= John T. Milner =

Colonel John T. Milner (1826 – August 18, 1898) was an engineer and a businessman. He accumulated wealth in lumber and coal mine interests in Bolling, Alabama. He started the Milner Coal and Railroad Mines.

He was a native of Pike County, Georgia. He spent his early youth in the Dahlonega, Georgia gold fields. He received a classical training at Athens, Georgia. In 1848 he went to California to follow the San Francisco gold rush and eventually became the City Surveyor of San Jose, California. He moved to Alabama in 1852 and built a number of railroads. He laid out some of the first railroad lines that ran across Alabama. The primary one was the "North and South" which traversed from Birmingham to Montgomery. As a railroad engineer, he was the principal player in choosing site of the City of Birmingham, based on his assessment of the strategic resources and transportation advantages of Jones Valley in Alabama. It is due to his rail line that Birmingham was brought into existence.

In many respects, he was the father of Southern industrialization, particularly in the deep, deep South. Milner's vision triggered decades of rapid industrial growth.

He represented Jefferson County in the Alabama Senate for eight years. He was the most conspicuous figure in the creation of Birmingham and one of the most distinguished citizens of Alabama. He died in New Castle, Alabama of paralysis and was interred at Oak Hills Cemetery in Birmingham, Alabama.

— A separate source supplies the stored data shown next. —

==> run a <==
==> flow/design.v <==
module ANDarray (regDst, ALUSrc, memToReg, regWrite, memRead, memWrite, branch, ALUOp1, ALUOp2, op);
	input[5:0] op;
	output regDst, ALUSrc, memToReg, regWrite, memRead, memWrite, branch, ALUOp1, ALUOp2;
	wire Rformat, lw, sw, beq;
	assign Rformat = (~op[0]) & (~op[1]) & (~op[2]) & (~op[3]) & (~op[4]) & (~op[5]), lw = (op[0]) & (op[1]) & (~op[2]) & (~op[3]) & (~op[4]) & (op[5]), sw = (op[0]) & (op[1]) & (~op[2]) & (op[3]) & (~op[4]) & (op[5]), beq = (~op[0]) & (~op[1]) & (op[2]) & (~op[3]) & (~op[4]) & (~op[5]);
	assign regDst = Rformat;
	assign ALUSrc = lw | sw;
	assign memToReg =  lw;
	assign regWrite = Rformat | lw;
	assign memRead = lw;
	assign memWrite = sw;
	assign branch = beq;
	assign ALUOp1 = Rformat;
	assign ALUOp2 = beq;
endmodule
module ALUControl(operation, ALUOp, ff);
	input[1:0] ALUOp;
	input [5:0] ff;
	output [2:0] operation;
	wire w0, w1, w2, w3;
	assign w0 = ff[0] | ff[3];
	assign operation[0] = ALUOp[1] & w0;
	assign w1 = ~ff[2];
	assign w2 = ~ALUOp[1];
	assign operation[1] = w2 | w1;
	assign w3 = ff[1] & ALUOp[1];
	assign operation[2] = w3 | ALUOp[0];
endmodule
module ALU32Bit(zero, carryOut, result, a, b, op);
	input [31:0] a, b;
	input [2:0] op;
	output reg [31:0] result;
	output zero, carryOut;
	reg carryOut;
	assign zero = (result == 0) ? 1 : 0;
	always @(a or b or op)
	begin
		carryOut = 1'b0;
		case(op)
			0: result = a & b;
			1: result = a | b;
			2: {carryOut, result[31:0]} = a + b;
			6: {carryOut, result[31:0]} = a - b;
			7: result = a < b ? 1 : 0;
			default: result = 0;
		endcase
	end
endmodule
module ALUUnit(clock, ALUOp, funct, a, b, result, zero, carryOut);
	input clock;
	input [1:0] ALUOp;
	input [5:0] funct;
	input [31:0] a, b;
	output reg [31:0] result;
	output reg zero, carryOut;
	reg [1:0] aluOpQ;
	reg [5:0] functQ;
	reg [31:0] aQ, bQ;
	wire [2:0] operation;
	wire [31:0] aluResult;
	wire aluZero, aluCarry;
	ALUControl ctl(operation, aluOpQ, functQ);
	ALU32Bit alu(aluZero, aluCarry, aluResult, aQ, bQ, operation);
	always @(posedge clock)
	begin
		aluOpQ <= ALUOp;
		functQ <= funct;
		aQ <= a;
		bQ <= b;
		result <= aluResult;
		zero <= aluZero;
		if (operation == 3'd2 || operation == 3'd6)
			carryOut <= aluCarry;
	end
endmodule
==> job 634: inputs <==
Design Dmac_Top, start of the top module:
module Dmac_Top (
    input  logic        clk,
    input  logic        rst,
    input  logic        write,
    input  logic        HSel,
    input  logic [1:0]  STrans,
    input  logic [31:0] HWData,
    input  logic [31:0] HAddr,
    input  logic [31:0] MRData,
    input  logic        HReady,
    input  logic [1:0]  M_HResp,
    output logic HReadyOut,
    output logic [1:0] S_HResp,
    input  logic [1:0]  DmacReq,      
    input  logic        Bus_Grant,   
    output logic [31:0] MAddress,
    output logic [31:0] MWData,
    output logic [3:0]  MBurst_Size,
    output logic        MWrite,
    output logic [1:0]  MTrans,
    output logic [3:0]  MWStrb,
    output logic        Bus_Req,
    output logic        Interrupt,
    output logic [1:0]  ReqAck
);
export LEC_CHECK = 0
export CAP_MARGIN = 40
export CELL_PAD_IN_SITES_DETAIL_PLACEMENT = 2
export CELL_PAD_IN_SITES_GLOBAL_PLACEMENT = 3
export CORE_ASPECT_RATIO = 1.26
export CORE_MARGIN = 10
export CORE_UTILIZATION = 40
export CTS_CLUSTER_DIAMETER = 392
export GPL_ROUTABILITY_DRIVEN = 0
export GPL_TIMING_DRIVEN = 1
export MAX_ROUTING_LAYER = met4
export PLACE_DENSITY_LB_ADDON = 0.04
export SLEW_MARGIN = 15
create_clock -name core_clock -period 6.15 [get_ports {clk}]
run.sh (not shown) runs the stock make flow with config.mk's settings and CLKGATE_MAP_FILE=.
==> job 5363: changes against job 634 <==
Settings changed: CAP_MARGIN 40 to 20, CELL_PAD_IN_SITES_DETAIL_PLACEMENT 2 to default, CELL_PAD_IN_SITES_GLOBAL_PLACEMENT 3 to default, CORE_ASPECT_RATIO 1.26 to default, CORE_MARGIN 10 to 2, CORE_UTILIZATION 40 to 26, CTS_CLUSTER_DIAMETER 392 to default, GPL_ROUTABILITY_DRIVEN 0 to default, GPL_TIMING_DRIVEN 1 to default, MAX_ROUTING_LAYER met4 to default, PLACE_DENSITY from default to 0.6, PLACE_DENSITY_LB_ADDON 0.04 to default, SLEW_MARGIN 15 to 20.
==> flow/constraint.sdc (replaced) <==
create_clock -name core_clock -period 14.6 [get_ports {clk}]
set_input_delay 2.9200 -clock core_clock [delete_from_list [all_inputs] [get_ports {clk}]]
set_output_delay 2.9200 -clock core_clock [all_outputs]
set_load 0.01 [all_outputs]
==> job 465: changes against job 634 <==
Settings changed: CAP_MARGIN 40 to 0, CELL_PAD_IN_SITES_GLOBAL_PLACEMENT 3 to default, CORE_ASPECT_RATIO 1.26 to 0.66, CORE_MARGIN 10 to 2, CORE_UTILIZATION 40 to 60, CTS_CLUSTER_DIAMETER 392 to 183, CTS_CLUSTER_SIZE from default to 97, GPL_ROUTABILITY_DRIVEN 0 to default, GPL_TIMING_DRIVEN 1 to 0, PLACE_DENSITY from default to 0.43, PLACE_DENSITY_LB_ADDON 0.04 to default, SLEW_MARGIN 15 to 20, TNS_END_PERCENT from default to 50.
==> flow/constraint.sdc (replaced) <==
create_clock -name core_clock -period 10.0 [get_ports {clk}]
set_input_delay 2.0000 -clock core_clock [delete_from_list [all_inputs] [get_ports {clk}]]
set_output_delay 2.0000 -clock core_clock [all_outputs]
set_load 0.01 [all_outputs]
==> job 7280: changes against job 634 <==
Settings changed: ABC_AREA from default to 1, CAP_MARGIN 40 to 20, CELL_PAD_IN_SITES_DETAIL_PLACEMENT 2 to default, CELL_PAD_IN_SITES_GLOBAL_PLACEMENT 3 to default, CORE_ASPECT_RATIO 1.26 to default, CORE_MARGIN 10 to 2, CORE_UTILIZATION 40 to 71, CTS_CLUSTER_DIAMETER 392 to default, GPL_ROUTABILITY_DRIVEN 0 to default, GPL_TIMING_DRIVEN 1 to default, MAX_ROUTING_LAYER met4 to default, PLACE_DENSITY from default to 0.6, PLACE_DENSITY_LB_ADDON 0.04 to default, SLEW_MARGIN 15 to 20.
==> flow/constraint.sdc (replaced) <==
create_clock -name core_clock -period 2.6 [get_ports {clk}]
set_input_delay 0.5200 -clock core_clock [delete_from_list [all_inputs] [get_ports {clk}]]
set_output_delay 0.5200 -clock core_clock [all_outputs]
set_load 0.01 [all_outputs]
==> results.yml <==
# physical design summary
outcome:
  status: "stopped before the end"
  haltStage: "detailed placement (3_5_place_dp)"
  tool.error: "[ERROR DPL-0033] detailed placement checks failed during check placement."
synth:
  synthCells: 4300
  postSynthSeqShare_pct: 65.5
  avgSynthCellArea_um2: 14.6
  compound_area_share_pct: 8.60
  muxShareOfSynthArea_pct: 13.6
  area_leaders: "edfxtp_1, dfrtp_1, mux4_2, mux2i_1, o21ai_0"
  syn_area_um2: 62800
  ys_area_um2: 62800
  synth-simple-area-share_pct: 7.19
floorplan:
  fp.coreArea_um2: 104000
  die_h_um: 267
  die_area_um2: 107000
# the run above: job 465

=="Slavery by Another Name"==

According to a 2011 PBS documentary: "(Milner) was also a supreme racist and a despotic person." He stated, for example, "Negro labor can be made exceedingly profitable in manufacturing iron and in rolling mills, provided there is an overseer: a Southern man who knows how to manage Negroes." After emancipation, Milner was instrumental in the movement of industrialists to replace slavery with "convict" Black laborers. His influence was also a primary cause of peonage. He found that it was impossible to drive "free" labor the same way that they could force prisoners to mine and build railroad infrastructure. This is why people like Milner wanted prisoners in his coal mines. He saw them as a great source of profit and did not have to worry about labor disputes.